The lines to reproduce from the material below are those from the one containing "synthesis | dfrtp_1 |" through the one containing "violations | 0 |", both included; write them out exactly and add nothing.
--------
### src/rtl/dmem_bridge_pkg.sv
// Shared definitions for the CPU data-memory bridge: access size codes,
// FSM state encoding and default parameters.
package dmem_bridge_pkg;

    localparam logic [1:0] SZ_BYTE = 2'b00;
    localparam logic [1:0] SZ_HALF = 2'b01;
    localparam logic [1:0] SZ_WORD = 2'b10;

    localparam int ADDR_W_DEF  = 7;
    localparam int TIMEOUT_DEF = 15;

    typedef enum logic [1:0] {
        IDLE = 2'd0,
        REQ  = 2'd1,
        DONE = 2'd2
    } state_t;

endpackage

### src/rtl/dmem_bridge_if.sv
// CPU-side and RAM-side signals of the data-memory bridge.
// RAM handshake: mem_req rises with a stable address/be/wdata/we and is held
// until mem_ack is seen high on a rising clk edge; that edge completes it.
interface dmem_bridge_if #(
    parameter int ADDR_W = 7
);
    logic              cpu_re;
    logic              cpu_we;
    logic [31:0]       cpu_addr;
    logic [31:0]       cpu_wdata;
    logic [1:0]        cpu_size;
    logic              cpu_unsigned;
    logic [31:0]       cpu_rdata;
    logic              cpu_stall;
    logic              cpu_misalign;
    logic              cpu_err;
    logic              mem_req;
    logic              mem_we;
    logic [ADDR_W-1:0] mem_addr;
    logic [3:0]        mem_be;
    logic [31:0]       mem_wdata;
    logic              mem_ack;
    logic [31:0]       mem_rdata;

    // The bridge itself
    modport slave (
        input  cpu_re, cpu_we, cpu_addr, cpu_wdata, cpu_size, cpu_unsigned,
        input  mem_ack, mem_rdata,
        output cpu_rdata, cpu_stall, cpu_misalign, cpu_err,
        output mem_req, mem_we, mem_addr, mem_be, mem_wdata
    );

    // The CPU and RAM around the bridge
    modport master (
        output cpu_re, cpu_we, cpu_addr, cpu_wdata, cpu_size, cpu_unsigned,
        output mem_ack, mem_rdata,
        input  cpu_rdata, cpu_stall, cpu_misalign, cpu_err,
        input  mem_req, mem_we, mem_addr, mem_be, mem_wdata
    );

endinterface

### src/rtl/dmem_lane_align.sv
// Byte-lane steering for byte/half/word accesses: store byte enables and
// replication, load lane extraction with sign/zero extension, misalignment.
module dmem_lane_align
    import dmem_bridge_pkg::*;
(
    input  logic [1:0]  lane,
    input  logic [1:0]  size,
    input  logic        zext,
    input  logic [31:0] wdata,
    input  logic [31:0] rdata_raw,
    output logic [3:0]  be,
    output logic [31:0] wdata_rep,
    output logic [31:0] rdata_ext,
    output logic        misalign
);

    logic [15:0] half_sel;
    logic [7:0]  byte_sel;

    // Little-endian: lane 0 is bits [7:0]
    assign half_sel = lane[1] ? rdata_raw[31:16] : rdata_raw[15:0];
    assign byte_sel = lane[0] ? half_sel[15:8] : half_sel[7:0];

    always_comb begin
        be        = 4'b1111;
        wdata_rep = wdata;
        rdata_ext = rdata_raw;
        misalign  = 1'b0;
        case (size)
            SZ_BYTE: begin
                be        = 4'b0001 << lane;
                wdata_rep = {4{wdata[7:0]}};
                rdata_ext = zext ? {24'h0, byte_sel} : {{24{byte_sel[7]}}, byte_sel};
            end
            SZ_HALF: begin
                be        = lane[1] ? 4'b1100 : 4'b0011;
                wdata_rep = {2{wdata[15:0]}};
                rdata_ext = zext ? {16'h0, half_sel} : {{16{half_sel[15]}}, half_sel};
                misalign  = lane[0];
            end
            default: misalign = (lane != 2'b00);
        endcase
    end

endmodule

### src/rtl/dmem_bridge.sv
// Bridges the single-cycle CPU data port to a handshaked RAM, stalling the
// CPU for the duration of each access and aborting after a timeout.
module dmem_bridge
    import dmem_bridge_pkg::*;
#(
    parameter int ADDR_W  = ADDR_W_DEF,
    parameter int TIMEOUT = TIMEOUT_DEF
) (
    input  logic               clk,
    input  logic               rst,
    dmem_bridge_if.slave       bus,
    output state_t             dbg_state
);

    localparam int CNT_W = (TIMEOUT > 2) ? $clog2(TIMEOUT) : 1;

    state_t            state_q, state_d;
    logic [CNT_W-1:0]  cnt_q;
    logic [ADDR_W-1:0] waddr_q;
    logic [1:0]        lane_q;
    logic [1:0]        size_q;
    logic              zext_q;
    logic              we_q;
    logic              err_q;
    logic [3:0]        be_q;
    logic [31:0]       wdata_q;
    logic [31:0]       data_q;

    logic              in_idle;
    logic              req_any;
    logic              access;
    logic              timeout_hit;
    logic [1:0]        al_lane;
    logic [1:0]        al_size;
    logic              al_zext;
    logic [3:0]        al_be;
    logic [31:0]       al_wdata;
    logic [31:0]       al_rdata;
    logic              al_misalign;
    logic              unused_addr_bits;

    assign in_idle          = (state_q == IDLE);
    assign req_any          = bus.cpu_re | bus.cpu_we;
    assign timeout_hit      = (cnt_q == CNT_W'(TIMEOUT - 1));
    assign unused_addr_bits = ^bus.cpu_addr[31:ADDR_W+2];
    assign dbg_state        = state_q;

    // One aligner serves both directions: live CPU inputs in IDLE for
    // be/wdata/misalign, the captured access afterwards for load extraction.
    assign al_lane = in_idle ? bus.cpu_addr[1:0]  : lane_q;
    assign al_size = in_idle ? bus.cpu_size       : size_q;
    assign al_zext = in_idle ? bus.cpu_unsigned   : zext_q;
    assign access  = req_any & ~al_misalign;

    dmem_lane_align u_align (
        .lane      (al_lane),
        .size      (al_size),
        .zext      (al_zext),
        .wdata     (bus.cpu_wdata),
        .rdata_raw (data_q),
        .be        (al_be),
        .wdata_rep (al_wdata),
        .rdata_ext (al_rdata),
        .misalign  (al_misalign)
    );

    always_ff @(posedge clk or negedge rst) begin
        if (!rst) begin
            state_q <= IDLE;
        end else begin
            state_q <= state_d;
        end
    end

    always_comb begin
        state_d = state_q;
        case (state_q)
            IDLE:    if (access) state_d = REQ;
            REQ:     if (bus.mem_ack || timeout_hit) state_d = DONE;
            DONE:    state_d = IDLE;
            default: state_d = IDLE;
        endcase
    end

    always_ff @(posedge clk or negedge rst) begin
        if (!rst) begin
            cnt_q   <= '0;
            waddr_q <= '0;
            lane_q  <= '0;
            size_q  <= '0;
            zext_q  <= 1'b0;
            we_q    <= 1'b0;
            err_q   <= 1'b0;
            be_q    <= '0;
            wdata_q <= '0;
            data_q  <= '0;
        end else begin
            case (state_q)
                IDLE: begin
                    if (access) begin
                        waddr_q <= bus.cpu_addr[ADDR_W+1:2];
                        lane_q  <= bus.cpu_addr[1:0];
                        size_q  <= bus.cpu_size;
                        zext_q  <= bus.cpu_unsigned;
                        we_q    <= bus.cpu_we;
                        be_q    <= al_be;
                        wdata_q <= al_wdata;
                        cnt_q   <= '0;
                        err_q   <= 1'b0;
                        data_q  <= '0;
                    end
                end
                REQ: begin
                    // An ack on the last allowed cycle still wins over the abort
                    if (bus.mem_ack) begin
                        if (!we_q) data_q <= bus.mem_rdata;
                    end else if (timeout_hit) begin
                        err_q  <= 1'b1;
                        data_q <= '0;
                    end else begin
                        cnt_q <= cnt_q + 1'b1;
                    end
                end
                default: ;
            endcase
        end
    end

    always_comb begin
        bus.cpu_rdata    = '0;
        bus.cpu_stall    = 1'b0;
        bus.cpu_misalign = 1'b0;
        bus.cpu_err      = 1'b0;
        bus.mem_req      = 1'b0;
        bus.mem_we       = 1'b0;
        bus.mem_addr     = '0;
        bus.mem_be       = '0;
        bus.mem_wdata    = '0;
        // Outputs are forced low while reset is asserted, even mid-access
        if (rst) begin
            bus.mem_addr  = waddr_q;
            bus.mem_be    = be_q;
            bus.mem_wdata = wdata_q;
            case (state_q)
                IDLE: begin
                    bus.cpu_stall    = access;
                    bus.cpu_misalign = req_any & al_misalign;
                end
                REQ: begin
                    bus.mem_req   = 1'b1;
                    bus.mem_we    = we_q;
                    bus.cpu_stall = 1'b1;
                end
                DONE: begin
                    bus.cpu_err   = err_q;
                    bus.cpu_rdata = we_q ? 32'h0 : al_rdata;
                end
                default: ;
            endcase
        end
    end

endmodule

### src/flat_wrapper.sv
// flat-port wrapper written by rule: the top's interface ports become plain ports
module dmem_bridge_flat import dmem_bridge_pkg::*;
#(
    parameter int ADDR_W  = ADDR_W_DEF,
    parameter int TIMEOUT = TIMEOUT_DEF
)
  (clk, rst, dbg_state, bus_cpu_re, bus_cpu_we, bus_cpu_addr, bus_cpu_wdata, bus_cpu_size, bus_cpu_unsigned, bus_mem_ack, bus_mem_rdata, bus_cpu_rdata, bus_cpu_stall, bus_cpu_misalign, bus_cpu_err, bus_mem_req, bus_mem_we, bus_mem_addr, bus_mem_be, bus_mem_wdata);
  dmem_bridge_if #(.ADDR_W(ADDR_W)) bus_i ();
  input  logic clk;
  input  logic rst;
  output state_t dbg_state;
  input wire logic [$bits(bus_i.cpu_re)-1:0] bus_cpu_re;
  input wire logic [$bits(bus_i.cpu_we)-1:0] bus_cpu_we;
  input wire logic [$bits(bus_i.cpu_addr)-1:0] bus_cpu_addr;
  input wire logic [$bits(bus_i.cpu_wdata)-1:0] bus_cpu_wdata;
  input wire logic [$bits(bus_i.cpu_size)-1:0] bus_cpu_size;
  input wire logic [$bits(bus_i.cpu_unsigned)-1:0] bus_cpu_unsigned;
  input wire logic [$bits(bus_i.mem_ack)-1:0] bus_mem_ack;
  input wire logic [$bits(bus_i.mem_rdata)-1:0] bus_mem_rdata;
  output wire logic [$bits(bus_i.cpu_rdata)-1:0] bus_cpu_rdata;
  output wire logic [$bits(bus_i.cpu_stall)-1:0] bus_cpu_stall;
  output wire logic [$bits(bus_i.cpu_misalign)-1:0] bus_cpu_misalign;
  output wire logic [$bits(bus_i.cpu_err)-1:0] bus_cpu_err;
  output wire logic [$bits(bus_i.mem_req)-1:0] bus_mem_req;
  output wire logic [$bits(bus_i.mem_we)-1:0] bus_mem_we;
  output wire logic [$bits(bus_i.mem_addr)-1:0] bus_mem_addr;
  output wire logic [$bits(bus_i.mem_be)-1:0] bus_mem_be;
  output wire logic [$bits(bus_i.mem_wdata)-1:0] bus_mem_wdata;
  assign bus_i.cpu_re = bus_cpu_re;
  assign bus_i.cpu_we = bus_cpu_we;
  assign bus_i.cpu_addr = bus_cpu_addr;
  assign bus_i.cpu_wdata = bus_cpu_wdata;
  assign bus_i.cpu_size = bus_cpu_size;
  assign bus_i.cpu_unsigned = bus_cpu_unsigned;
  assign bus_i.mem_ack = bus_mem_ack;
  assign bus_i.mem_rdata = bus_mem_rdata;
  assign bus_cpu_rdata = bus_i.cpu_rdata;
  assign bus_cpu_stall = bus_i.cpu_stall;
  assign bus_cpu_misalign = bus_i.cpu_misalign;
  assign bus_cpu_err = bus_i.cpu_err;
  assign bus_mem_req = bus_i.mem_req;
  assign bus_mem_we = bus_i.mem_we;
  assign bus_mem_addr = bus_i.mem_addr;
  assign bus_mem_be = bus_i.mem_be;
  assign bus_mem_wdata = bus_i.mem_wdata;
  dmem_bridge #(.ADDR_W(ADDR_W), .TIMEOUT(TIMEOUT)) u_core (.clk(clk), .rst(rst), .bus(bus_i), .dbg_state(dbg_state));
endmodule
### config.mk
export PLATFORM = sky130hd
export DESIGN_NAME = dmem_bridge_flat
export DESIGN_NICKNAME = d
export VERILOG_FILES = /design/src/rtl/dmem_bridge_pkg.sv /design/src/rtl/dmem_bridge_if.sv /design/src/rtl/dmem_lane_align.sv /design/src/rtl/dmem_bridge.sv /design/src/flat_wrapper.sv
export SDC_FILE = /design/constraint.sdc
export NUM_CORES = 1
export LEC_CHECK = 0
export CAP_MARGIN = 30
export CORE_AREA = 4 4 136 86
export CTS_CLUSTER_DIAMETER = 200
export DETAILED_ROUTE_END_ITERATION = 8
export DIE_AREA = 0 0 140 90
export PLACE_DENSITY = 0.83
export SLEW_MARGIN = 20
export SYNTH_ARGS = -nofsm -noshare
export SYNTH_HDL_FRONTEND = slang
export SYNTH_SLANG_ARGS = --single-unit
### constraint.sdc
create_clock -name clk -period 5.3 [get_ports clk]
set_clock_uncertainty 0.15 [all_clocks]
set_input_delay 0.53 -clock clk [delete_from_list [all_inputs] [get_ports clk]]
set_output_delay 0.53 -clock clk [all_outputs]
set_load 0.005 [all_outputs]
* Word-level counts from Yosys, hierarchy flattened
Cells that the tools add are included.
** Word-level totals
- Output and inout port bits :: 82
- Register bits :: 88
- Input port bits :: 104
- Word-level logic and storage cells :: 82
** Operators by class
- Add/subtract/negate cells :: 1
- Mux-type cells :: 44
- Shifts and indexed selects :: 1
- Bitwise logic cells :: 4
- Equal/unequal tests :: 11
- Reduce and logical (&&, ||, !) cells :: 10
** Operator list (number)
- 32-bit 2-to-1 mux :: 10
- 32-bit case mux with 2 select lines :: 3
- 4-bit 2-to-1 mux :: 5
- 16-bit 2-to-1 mux :: 1
- 4-bit case mux with 2 select lines :: 2
- 1-bit 2-to-1 mux :: 13
- 4-bit AND reduction :: 3
- 2-bit 2-to-1 mux :: 4
- 8-bit 2-to-1 mux :: 1
- 7-bit 2-to-1 mux :: 1
- 2-bit != test (second input constant) :: 3
- 1-bit case mux with 2 select lines :: 3
- 4-bit by 1-bit adder with 4-bit output (second input constant) :: 1
- 2-bit by 1-bit == test with 1-bit output (second input constant) :: 2
- 4-bit == test (second input constant) :: 1
- 2-bit logical NOT :: 2
- 2-bit by 1-bit != test with 1-bit output (second input constant) :: 2
- 2-bit case mux with 2 select lines :: 1
- 2-bit AND reduction :: 2
- 2-bit nonzero test :: 2
- 1-bit by 2-bit left shift with 4-bit output (first input constant) :: 1
- 3-bit by 2-bit != test with 1-bit output (second input constant) :: 1
- 3-bit != test (second input constant) :: 1
- 1-bit bitwise AND :: 2
- other kinds (4) :: 4

* Logic depth before layout (Yosys ltp)
- Word-level depth :: 9
- Gate-level depth with buffers :: 8
- Depth with buffers taken out :: 7

* By module
Synthesis repeated with hierarchy kept, for this count alone.
** Unflattened totals
- Cells, all modules :: 572
- Area total of the unflattened synthesis :: 5536.6 um^2
** Modules (own cells, without submodules)
- dmem_bridge :: area each 4443.0 um^2, instances 1, sequential area each 2202.1 um^2, cells each 417
- dmem_lane_align :: area each 1093.5 um^2, instances 1, sequential area each 0.0 um^2, cells each 155

* Worst setup path before layout
OpenSTA, ideal clock, no wires.
- Path type :: reg2out
- From :: register u_core.state_q[0], in the netlist u_core.dbg_state[0]
- To :: output port bus_cpu_rdata[2]
- Setup slack :: 2.730 ns
- Buffers on the path :: 2
- Arrival time :: 1.890 ns
- Required time :: 4.620 ns
- Cell stages (with the launch flop) :: 8
- Path through :: dfrtp_1 or2_0 buf_2 a31oi_2 buf_4 mux2i_1 nor2_1 a221o_1
** On the way
- Longest elaborated chain between the ends :: 9
- Elaborated cells between the ends (all ways) :: 14
- Those cells by class :: eq/ne: 2; mux: 10; reduce/logical: 2
** RTL lines
- from (decl) :: line dmem_bridge.sv:17 : state_t state_q, state_d;
- from (signal assigned) :: line dmem_bridge.sv:71 : state_q <= state_d;
- 2-bit logical NOT :: line dmem_bridge.sv:42 : assign in_idle = (state_q == IDLE);
- 2-bit 2-to-1 mux :: line dmem_bridge.sv:50 : assign al_lane = in_idle ? bus.cpu_addr[1:0] : lane_q;
- 16-bit 2-to-1 mux :: line dmem_lane_align.sv:21 : assign half_sel = lane[1] ? rdata_raw[31:16] : rdata_raw[15:0];
- 8-bit 2-to-1 mux :: line dmem_lane_align.sv:22 : assign byte_sel = lane[0] ? half_sel[15:8] : half_sel[7:0];
- 32-bit 2-to-1 mux :: line dmem_lane_align.sv:33 : rdata_ext = zext ? {24'h0, byte_sel} : {{24{byte_sel[7]}}, byte_sel};
- 32-bit case mux with 2 select lines :: line dmem_lane_align.sv:29 : case (size)
- 32-bit 2-to-1 mux :: line dmem_bridge.sv:156 : bus.cpu_rdata = we_q ? 32'h0 : al_rdata;
- 32-bit 2-to-1 mux (*) :: line dmem_bridge.sv:144 : case (state_q)
- 32-bit 2-to-1 mux (*) :: line dmem_bridge.sv:140 : if (rst) begin
- to (decl) :: line flat_wrapper.sv:20 : output wire logic [$bits(bus_i.cpu_rdata)-1:0] bus_cpu_rdata;
Mark *: on every way between the ends. The rest lies on a longest branch, timed or not.

* Worst setup path after layout
- From :: input port rst
- To :: output port bus_cpu_rdata[6]
** On the way
- Longest elaborated chain between the ends :: 1
** RTL lines
- from (decl) :: line flat_wrapper.sv:10 : input logic rst;
- 32-bit 2-to-1 mux :: line dmem_bridge.sv:140
No other way between the ends.

==> summary.md <==
| Metric | Value |
|---|---|
| Net count after synthesis | 580 |
| H-tree level count | 3 |
| Max clock buf depth | 2 |
| WP data arrival | 3830 ps |
| Worst hold slack | 350 ps |
| Slowest stage cell, crit path | or3_2 |
| Area of the multi-input gates | 2500 sq um |
| Final setup fails | 0 |
| GRT Total Usage | 0.223 |
| Max VDD drop | 0.435 mV |
| Synthesis-to-finish area growth | 40.1% |
| Worst setup startpoint | rst |
| Power Dens Cells | 521 nW/um^2 |
| HPWL after detailed placement | 10.5 mm |
| Input/output buffers | 162 |
| Sink Count | 88 |
| Vias per Instance | 5.71 |
| Fin crit share | 0.851 |
| Asr flop ratio synth | 1.00 |
| Max Clock Freq | 222 MHz |
| Largest net degree at the start of global routing | 72 |
| GRT overflow | 0 |
| R2r startpoint | u_core.dbg_state[0] |
| Vias | 4372 |
| Antenna violations before repair | 0 |
| Crit path cell chain | dlygate4sd3_1, buf_4, nand2_2, or3_2, or3_1, nor2_1, a221o_1, clkdlybuf4s50_1 |
| Share of cells above drive strength 1 | 0.124 |
| ANT nets after route | 0 |
| Main synth FF type | dfrtp_1 |
| Synth top area share | 0.447 |
| Mean Syn Cell Area | 10.4 sq um |
| Post-synth EDFFs | 0 |
| Synth area leader | dfrtp_1 |
| Worst Path Required | 4620 ps |
| First-pass GRT wire length | 22.7 mm |
| CP max FO | 44 |
| Fin util | 0.665 |
| Final nets | 728 |
| Worst slew pin tran | 776 ps |
| CTS Buf Count | 9 |
| Most frequent cells after synthesis | 88 x dfrtp_1, 44 x and2_1, 39 x a21oi_1, 38 x nor2_1, 34 x mux2i_1 |
| Yosys warnings | 0 |
| RSZ-0062 raised after global routing | no |
| #FFs+latches synth | 88 |
| Clock Pin Slew Worst Setup and Hold Paths | 60 ps |
| Final wirelength | 14.3 mm |
| Synth unique cells | 52 |
| IO Pins | 186 |
| Clock root cell | clkbuf_16 |
| Synthesized cell area | 4920 sq um |
| DR DRC count | 0 |
| Diodes inserted | 0 |
| Register area share after synthesis | 0.447 |
| Core ar. | 10400 sq um |
| CTS tree | built |
| Overall Power | 3.60 mW |
| Die area | 12600 sq um |
| Die span in x | 140 um |
| Status | finished, final reports clean |
| Top delay family on crit path | simple AND/OR/NAND/NOR gates |
| Most frequent cell after synthesis | dfrtp_1 |
| Worst hold path type | flop to flop |
| Lkg Pwr | 2.86 nW |
| Final setup TNS | 0 ps |
| Placed cell area | 6580 sq um |
| Crit path buffers/inverters | 3 |
| Minimum clock period after layout | 4510 ps |
| Pins Over Slew Limit | 0 |
| CP startpoint kind | input pin |
| Max_slew headroom | 0.483 |
| CP Class | input pin to primary output |
| Maxcap violations | 0 |
| Critical path's largest stage delay | 730 ps |
| Register area | 2200 sq um |
| Filler cells | 821 |
| Die Height | 90 um |
| Hold Startpoint | u_core.waddr_q[0] |
| Detailed Route Iter0 Violations | 332 |
| Final instance area | 6900 sq um |
| WL/cell | 18.7 um |
| Final Hold Fails | 0 |
| Initial Util | 0.474 |
| Gate Count Post-Synth | 474 |
| Clk Latency, worst-skew pair | 330 ps |
| Drt pass-1 iters | 5 |
| CP Capture Type | primary output |
| Number of global-route vias before repair | 4263 |
| Rows | 29 |
| Synth area leaders | dfrtp_1 45%, mux2i_1 6.9%, mux2_2 6.4% |
| RD Place Congestion | 0.904 |
==> registers in the layout, indices dropped and copies added, names as in the netlist <==
signal / count
u_core.be_q: 4
u_core.err_q: 1
u_core.zext_q: 1
u_core.we_q: 1
u_core.dbg_state: 2
u_core.waddr_q: 7
u_core.cnt_q: 4
u_core.size_q: 2
u_core.wdata_q: 32
u_core.data_q: 32
u_core.lane_q: 2
==> worst register-to-register path, cell delays in order, from the launching register on <==
cell     delay [ps]
dfrtp_1         680
or2_0           530
a31oi_2         210
buf_4           250
a21oi_4         140
buf_4           620
mux2_2          480
==> cell type report <==
class                   instances  area share
multi-input cells             343       0.362
clock buffers                  10      0.0332
clock inverters                 6     0.00979
inverters                       7     0.00381
repair buffers                173       0.247
well taps                     139      0.0252
flip-flops and latches         88       0.319
==> layer usage <==
| layer | global-route usage | share of wire |
|---|---|---|
| met5 | 0 | 0 |
| met4 | 0.0452 | 0.0099 |
| met3 | 0.0663 | 0.086 |
| met2 | 0.339 | 0.44 |
| met1 | 0.319 | 0.46 |
==> kinds of logic after synthesis <==
kind of cell / after synthesis / synth area share
flops: 88 / 0.447
fa+ha+maj: 2 / 0.00508
mux: 63 / 0.136
xor+xnor: 2 / 0.00356
compound gates: 143 / 0.216
buf+inv: 43 / 0.0473
simple gates: 133 / 0.145
==> cell usage in the layout, fill, tap and decap left out, drive strengths merged, types with 2 or more instances in the layout <==
cell type | Yosys | final
xor2 | 2 | 2
o31ai | 19 | 19
nand2 | 20 | 20
nor3 | 6 | 6
nor2 | 39 | 39
buf | 23 | 11
a21oi | 40 | 40
or3 | 4 | 4
nand3 | 6 | 6
o211ai | 2 | 2
a31oi | 3 | 3
a22oi | 7 | 7
o22ai | 2 | 2
and2 | 45 | 45
o21ai | 24 | 24
nand2b | 4 | 4
clkinvlp | 0 | 2
mux2 | 29 | 29
dfrtp | 88 | 88
a22o | 32 | 32
a221o | 7 | 7
ha | 2 | 2
mux2i | 34 | 34
or3b | 2 | 2
inv | 7 | 9
clkdlybuf4s50 | 0 | 161
nor4 | 2 | 2
clkbuf | 13 | 10
==> final timing paths <==
check	to	slack, ps	cells after the start
min	u_core.waddr_q[0]	350	1
max	bus_cpu_rdata[6]	790	8
max reg2reg	u_core.wdata_q[26]	2120	6
max in group asynchronous	u_core.be_q[1]	3530	3
min in group asynchronous	u_core.wdata_q[24]	530	2
min reg2reg	u_core.waddr_q[0]	350	1
==> through the flow <==
step	std cells	worst slack, ps
floorplan	474	2730
global placement	747	1310
detailed placement	747	1250
CTS	764	700
global route	766	622
finish	766	789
--------
▸ **WRITTEN ANSWER**
| Most frequent cell after synthesis | dfrtp_1 |
| Worst hold path type | flop to flop |
| Lkg Pwr | 2.86 nW |
| Final setup TNS | 0 ps |
| Placed cell area | 6580 sq um |
| Crit path buffers/inverters | 3 |
| Minimum clock period after layout | 4510 ps |
| Pins Over Slew Limit | 0 |
| CP startpoint kind | input pin |
| Max_slew headroom | 0.483 |
| CP Class | input pin to primary output |
| Maxcap violations | 0 |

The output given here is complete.